===== Records for this task

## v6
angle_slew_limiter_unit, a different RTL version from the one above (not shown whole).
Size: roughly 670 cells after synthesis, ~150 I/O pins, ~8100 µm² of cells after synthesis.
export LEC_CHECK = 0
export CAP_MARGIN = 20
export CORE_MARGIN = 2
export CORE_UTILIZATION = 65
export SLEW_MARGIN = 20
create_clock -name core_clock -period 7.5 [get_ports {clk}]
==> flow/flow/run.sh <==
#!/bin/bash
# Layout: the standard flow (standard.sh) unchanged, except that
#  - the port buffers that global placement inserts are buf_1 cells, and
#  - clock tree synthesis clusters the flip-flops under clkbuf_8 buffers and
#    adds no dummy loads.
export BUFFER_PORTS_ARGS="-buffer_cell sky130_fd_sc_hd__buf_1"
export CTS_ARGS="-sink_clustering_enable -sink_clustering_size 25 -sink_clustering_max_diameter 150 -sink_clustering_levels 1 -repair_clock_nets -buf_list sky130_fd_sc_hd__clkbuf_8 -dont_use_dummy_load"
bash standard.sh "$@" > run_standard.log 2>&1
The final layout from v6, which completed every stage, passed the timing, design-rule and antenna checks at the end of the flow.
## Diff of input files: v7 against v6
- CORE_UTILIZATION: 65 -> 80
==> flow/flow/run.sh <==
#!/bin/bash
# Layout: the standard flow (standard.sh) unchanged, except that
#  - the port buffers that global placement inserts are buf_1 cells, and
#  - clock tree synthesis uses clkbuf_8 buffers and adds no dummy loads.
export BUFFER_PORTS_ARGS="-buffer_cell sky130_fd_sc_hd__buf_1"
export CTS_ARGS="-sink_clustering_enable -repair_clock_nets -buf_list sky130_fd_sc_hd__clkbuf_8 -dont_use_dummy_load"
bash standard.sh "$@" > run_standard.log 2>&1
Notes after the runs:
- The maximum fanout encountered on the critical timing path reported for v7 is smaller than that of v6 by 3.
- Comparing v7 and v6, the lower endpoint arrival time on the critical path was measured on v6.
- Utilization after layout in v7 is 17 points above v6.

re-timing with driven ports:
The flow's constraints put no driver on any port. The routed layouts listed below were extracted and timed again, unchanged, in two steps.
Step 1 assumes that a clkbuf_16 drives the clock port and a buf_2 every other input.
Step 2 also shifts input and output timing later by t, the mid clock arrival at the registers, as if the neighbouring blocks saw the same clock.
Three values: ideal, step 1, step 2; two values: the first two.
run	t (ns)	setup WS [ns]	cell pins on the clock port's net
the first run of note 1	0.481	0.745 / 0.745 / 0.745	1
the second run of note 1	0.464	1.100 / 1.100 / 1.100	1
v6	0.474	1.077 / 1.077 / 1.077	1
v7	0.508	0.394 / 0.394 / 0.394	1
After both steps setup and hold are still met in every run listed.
What follows belongs to an exercise in optimizing a design on an open flow for small area and a short achievable clock period; a production flow would make more cautious choices.
RTL that was checked went through simulation tests only; none was proved equivalent to the original.
Power and IR drop assume default switching activity.

Setup of east:
==> flow/design.v <==
package dynode_pkg;
   typedef logic [12-1:0] sample_t;      
   typedef logic [8-1:0]    raw_t;         
   typedef logic [24-1:0]   evtime_t;      
   typedef logic [12-1:0] energy_t;      
   typedef logic [16-1:0]   fifo_word_t;
   typedef logic [4-1:0]   link_word_t;
   typedef enum logic [1:0] {
      MODE_ENERGY      = 2'd0,    
      MODE_RAW         = 2'd1,    
      MODE_BLCOR       = 2'd2,    
      MODE_BLCOR_SHORT = 2'd3     
   } readout_mode_t;
   typedef enum logic [2:0] {
      FS_IDLE,
      FS_PREAMBLE,
      FS_NWORDS,
      FS_MASK,
      FS_DATA
   } frame_state_t;
   typedef enum logic [2:0] {
      AL_SETTLE,                  
      AL_CHECK,                   
      AL_SLIP,                    
      AL_WAIT,                    
      AL_HALT                     
   } align_state_t;
   typedef struct packed {
      logic    evt_strobe;        
      evtime_t evt_time;
      logic    ene_load;          
      energy_t energy;
   } event_in_t;
endpackage
`timescale 1ns/1ns
module dynode_readout_top (
   input  logic                clk,
   input  logic                rst,
   input  logic                evt_strobe,
   input  dynode_pkg::evtime_t             evt_time,
   input  logic                ene_load,
   input  dynode_pkg::energy_t             energy,
   input  dynode_pkg::raw_t                raw_sample,
   input  dynode_pkg::sample_t             blcor_sample,
   input  logic                trigger,
   input  logic [1:0]          data_mode,
   input  logic [1:0]          channel_select,
   input  logic [4-1:0]   data_delay_len,
   input  logic                fifo_ren,
   input  dynode_pkg::link_word_t          link_word,
   output logic [8-1:0]  mcu_trigger,
   output logic [12-1:0] event_whole,
   output logic [12-1:0]  event_frac,
   output dynode_pkg::fifo_word_t          fifo_rdata,
   output logic                fifo_not_empty,
   output logic                fifo_nearly_full,
   output logic                bitslip,
   output logic                link_aligned,
   output logic [15:0]         bitslip_count
);
   logic [7:0]  ev_whole_q;
   logic        frame_load;
   logic [11:0] latched_energy;
   always_ff @(posedge clk) begin
      if (rst) begin
         mcu_trigger <= 8'hFF;
         frame_load  <= 1'b0;
      end else begin
         if (!evt_strobe)
            mcu_trigger <= 8'hFF;
         else if (&evt_time[11:6])
            mcu_trigger <= 8'hF8;
         else
            mcu_trigger <= evt_time[11:4];
         frame_load <= ene_load | trigger;
      end
   end
   always_ff @(posedge clk) begin
      ev_whole_q <= evt_time[19:12];
      event_frac <= evt_time[11:0];
   end
   assign event_whole = {4'b0, ev_whole_q};
   always_ff @(posedge clk)
      if (ene_load)
         latched_energy <= energy;
   logic [11:0] blcor_q [15];
   logic [11:0] head_q  [4];
   logic [11:0] prog_q  [16];
   logic [11:0] delayed_sample;
   always_ff @(posedge clk) begin
      blcor_q[0] <= blcor_sample;
      for (int i = 1; i < 15; i++)
         blcor_q[i] <= blcor_q[i-1];
      if (data_mode == 2'd1)
         head_q[0] <= {4'b0, raw_sample};
      else
         head_q[0] <= blcor_q[14];
      for (int i = 1; i < 4; i++)
         head_q[i] <= head_q[i-1];
      prog_q[0] <= head_q[3];
      for (int i = 1; i < 16; i++)
         prog_q[i] <= prog_q[i-1];
      delayed_sample <= prog_q[data_delay_len];
   end
   localparam logic [2:0] FS_IDLE = 3'd0, FS_PREAMBLE = 3'd1, FS_NWORDS = 3'd2,
                          FS_MASK = 3'd3, FS_DATA = 3'd4;
   logic [2:0]  fstate;
   logic [5:0]  words_left;
   logic [5:0]  nwords;
   logic        fifo_wen;
   logic [12:0] fifo_wdata;
   always_comb begin
      case (data_mode)
         2'd0:    nwords = 6'd1;
         2'd3:    nwords = 6'd17;
         default: nwords = 6'd33;
      endcase
   end
   always_ff @(posedge clk) begin
      if (rst) begin
         fstate     <= FS_IDLE;
         fifo_wen   <= 1'b0;
         words_left <= '0;
      end else begin
         case (fstate)
            FS_IDLE: begin
               fifo_wen   <= 1'b0;
               words_left <= nwords;
               if (frame_load)
                  fstate <= FS_PREAMBLE;
            end
            FS_PREAMBLE: begin
               fifo_wen <= 1'b1;
               fstate   <= FS_NWORDS;
            end
            FS_NWORDS: begin
               fifo_wen <= 1'b1;
               fstate   <= FS_MASK;
            end
            FS_MASK: begin
               fifo_wen <= 1'b1;
               fstate   <= FS_DATA;
            end
            FS_DATA: begin
               fifo_wen   <= 1'b1;
               words_left <= words_left - 6'd1;
               if (words_left == 6'd1)
                  fstate <= FS_IDLE;
            end
            default: begin
               fifo_wen <= 1'b0;
               fstate   <= FS_IDLE;
            end
         endcase
      end
   end
   always_ff @(posedge clk) begin
      case (fstate)
         FS_PREAMBLE: fifo_wdata <= 13'h15A5;
         FS_NWORDS:   fifo_wdata <= {7'b0, nwords};
         FS_MASK:     fifo_wdata <= {9'b0, 4'b0001 << channel_select};
         FS_DATA:     fifo_wdata <= {1'b0, (words_left == 6'd1) ? latched_energy : delayed_sample};
         default:     fifo_wdata <= fifo_wdata;
      endcase
   end
   logic [12:0] mem [64];
   logic [5:0]  wr_ptr;
   logic [5:0]  rd_nxt;                           
   logic [6:0]  count;
   logic        full_q, le1_q;
   logic [12:0] head_word;
   logic        do_wr, do_rd;
   logic [6:0]  cnt_a;
   assign do_wr = fifo_wen & ~full_q;
   assign do_rd = fifo_ren & fifo_not_empty;
   assign cnt_a = count + {6'b0, do_wr};
   always_ff @(posedge clk)
      if (do_wr)
         mem[wr_ptr] <= fifo_wdata;
   always_ff @(posedge clk) begin
      if (rst) begin
         wr_ptr           <= '0;
         rd_nxt           <= 6'd1;
         count            <= '0;
         fifo_not_empty   <= 1'b0;
         fifo_nearly_full <= 1'b0;
         full_q           <= 1'b0;
         le1_q            <= 1'b1;
      end else begin
         if (do_wr)
            wr_ptr <= wr_ptr + 6'd1;
         if (do_rd) begin
            rd_nxt           <= rd_nxt + 6'd1;
            count            <= cnt_a - 7'd1;
            fifo_not_empty   <= cnt_a >= 7'd2;
            fifo_nearly_full <= cnt_a >= 7'd57;
            full_q           <= 1'b0;
            le1_q            <= cnt_a <= 7'd2;
         end else begin
            count            <= cnt_a;
            fifo_not_empty   <= cnt_a >= 7'd1;
            fifo_nearly_full <= cnt_a >= 7'd56;
            full_q           <= cnt_a == 7'd64;
            le1_q            <= cnt_a <= 7'd1;
         end
      end
   end
   always_ff @(posedge clk)
      if (fifo_ren | ~fifo_not_empty)
         head_word <= le1_q ? fifo_wdata : mem[rd_nxt];
   assign fifo_rdata = {head_word[12], 1'b0, head_word[12], 1'b0, head_word[11:0]};
   localparam logic [2:0] AL_SETTLE = 3'd0, AL_CHECK = 3'd1, AL_SLIP = 3'd2,
                          AL_WAIT = 3'd3, AL_HALT = 3'd4;
   logic [2:0] astate;
   logic [3:0] cyc_cnt;
   always_ff @(posedge clk) begin
      if (rst) begin
         astate  <= AL_SETTLE;
         cyc_cnt <= '0;
      end else begin
         case (astate)
            AL_SETTLE: begin
               cyc_cnt <= cyc_cnt + 4'd1;
               if (cyc_cnt == 4'd7) begin
                  cyc_cnt <= '0;
                  astate  <= AL_CHECK;
               end
            end
            AL_CHECK:
               astate <= link_word[3] ? AL_HALT : AL_SLIP;
            AL_SLIP: begin
               cyc_cnt <= '0;
               astate  <= AL_WAIT;
            end
            AL_WAIT: begin
               cyc_cnt <= cyc_cnt + 4'd1;
               if (cyc_cnt == 4'd4) begin
                  cyc_cnt <= '0;
                  astate  <= AL_CHECK;
               end
            end
            AL_HALT: begin
               cyc_cnt <= '0;
               if (!link_word[3])
                  astate <= AL_SETTLE;
            end
            default: begin
               cyc_cnt <= '0;
               astate  <= AL_SETTLE;
            end
         endcase
      end
   end
   always_ff @(posedge clk) begin
      if (rst) begin
         bitslip       <= 1'b0;
         link_aligned  <= 1'b0;
         bitslip_count <= '0;
      end else begin
         bitslip      <= (astate == AL_SLIP);
         link_aligned <= (astate == AL_HALT);
         if (bitslip)
            bitslip_count <= bitslip_count + 16'd1;
      end
   end
endmodule
make LEC_CHECK=0 CAP_MARGIN=20 CORE_MARGIN=2 CORE_UTILIZATION=40 SETUP_SLACK_MARGIN=3.8 SLEW_MARGIN=20 finish   # period 6.0 ns
run.sh (not shown) runs the stock make flow with config.mk's settings and CLKGATE_MAP_FILE= SYNTH_SCRIPT=/design/flow/synth_recipe.tcl, a recipe that flattens the netlist after the stock synthesis.
The following lists how north was set up differently from east:
--- a/flow/design.v
+++ b/flow/design.v
@@ -162,13 +162,15 @@
          FS_DATA:     fifo_wdata <= {1'b0, (words_left == 6'd1) ? latched_energy : delayed_sample};
          default:     fifo_wdata <= fifo_wdata;
       endcase
    end
    logic [12:0] mem [64];
    logic [5:0]  wr_ptr;
-   logic [5:0]  rd_nxt;                           
+   logic [7:0]  rd_hi, rd_lo;                     
+   logic [63:0] rd_sel;
+   logic [12:0] rd_word;
    logic [6:0]  count;
    logic        full_q, le1_q;
    logic [12:0] head_word;
    logic        do_wr, do_rd;
    logic [6:0]  cnt_a;
    assign do_wr = fifo_wen & ~full_q;
@@ -177,23 +179,26 @@
    always_ff @(posedge clk)
       if (do_wr)
          mem[wr_ptr] <= fifo_wdata;
    always_ff @(posedge clk) begin
       if (rst) begin
          wr_ptr           <= '0;
-         rd_nxt           <= 6'd1;
+         rd_hi            <= 8'b0000_0001;
+         rd_lo            <= 8'b0000_0010;
          count            <= '0;
          fifo_not_empty   <= 1'b0;
          fifo_nearly_full <= 1'b0;
          full_q           <= 1'b0;
          le1_q            <= 1'b1;
       end else begin
          if (do_wr)
             wr_ptr <= wr_ptr + 6'd1;
          if (do_rd) begin
-            rd_nxt           <= rd_nxt + 6'd1;
+            rd_lo            <= {rd_lo[6:0], rd_lo[7]};
+            if (rd_lo[7])
+               rd_hi         <= {rd_hi[6:0], rd_hi[7]};
             count            <= cnt_a - 7'd1;
             fifo_not_empty   <= cnt_a >= 7'd2;
             fifo_nearly_full <= cnt_a >= 7'd57;
             full_q           <= 1'b0;
             le1_q            <= cnt_a <= 7'd2;
          end else begin
@@ -202,15 +207,24 @@
             fifo_nearly_full <= cnt_a >= 7'd56;
             full_q           <= cnt_a == 7'd64;
             le1_q            <= cnt_a <= 7'd1;
          end
       end
    end
+   always_comb begin
+      rd_word = '0;
+      for (int i = 0; i < 64; i++) begin
+         rd_sel[i] = rd_hi[i/8] & rd_lo[i%8];
+         rd_word   = rd_word | ({13{rd_sel[i]}} & mem[i]);
+      end
+   end
+   logic        head_ld;
+   assign head_ld = fifo_ren | ~fifo_not_empty;
    always_ff @(posedge clk)
-      if (fifo_ren | ~fifo_not_empty)
-         head_word <= le1_q ? fifo_wdata : mem[rd_nxt];
+      head_word <= ({13{head_ld}} & (le1_q ? fifo_wdata : rd_word)) |
+                   ({13{~head_ld}} & head_word);
    assign fifo_rdata = {head_word[12], 1'b0, head_word[12], 1'b0, head_word[11:0]};
    localparam logic [2:0] AL_SETTLE = 3'd0, AL_CHECK = 3'd1, AL_SLIP = 3'd2,
                           AL_WAIT = 3'd3, AL_HALT = 3'd4;
    logic [2:0] astate;
    logic [3:0] cyc_cnt;
    always_ff @(posedge clk) begin
@@ -256,11 +270,10 @@
          bitslip       <= 1'b0;
          link_aligned  <= 1'b0;
          bitslip_count <= '0;
       end else begin
          bitslip      <= (astate == AL_SLIP);
          link_aligned <= (astate == AL_HALT);
-         if (bitslip)
-            bitslip_count <= bitslip_count + 16'd1;
+         bitslip_count <= bitslip_count + {15'd0, bitslip};
       end
    end
 endmodule
- In summary, north completed successfully, with a layout that passed the timing, DRC and antenna checks.
- Fmax: north vs east up about 4%
- Total global-route track usage on north is up relative to east.
- As far as final sequential cell count is concerned, east and north perform about the same.
- The lower total power of north and east is in north.
- For north, the top routing layer in use was met5, unlike east, where it was met4.
- Sort north and east by worst hold margin, descending, and north comes first.
- The number of global-route vias before repair in east is 0.867 times that in north.
For north, only the layout was checked, not whether the RTL still works.

[what the ideal ports hide]
No port has a modelled driver above. Below, the same layouts with a new extraction and two added sets of constraints. Step 1, drivers: a clkbuf_16 drives clk and a buf_2 each remaining input, both assumed. Step 2 moves the port delays by t, midway between the first and last clock arrival at a register: inputs arrive t later, outputs are due t later. That takes back most of the time a late clock gives input paths. Slacks: ideal ports / drivers / drivers and shift; pairs: ideal ports / drivers.
run | t (ns) | slack for setup (ns) | clock arrival spread, ns | worst data-port slew with drivers (ns)
east | 0.843 | 3.367 / 3.289 / 3.026 | 0.045 / 0.044 | 0.08
north | 0.830 | 3.468 / 3.395 / 3.049 | 0.049 / 0.049 | 0.07
After both steps every run listed still meets setup and hold. The setup slack of north, which loses most, moves by -0.073 ns with the drivers and by -0.419 ns with both steps.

==========

▶ **Task to complete**
Copy each line holding the word "critical" from the listing above.

▶ **Reply**
- The maximum fanout encountered on the critical timing path reported for v7 is smaller than that of v6 by 3.
- Comparing v7 and v6, the lower endpoint arrival time on the critical path was measured on v6.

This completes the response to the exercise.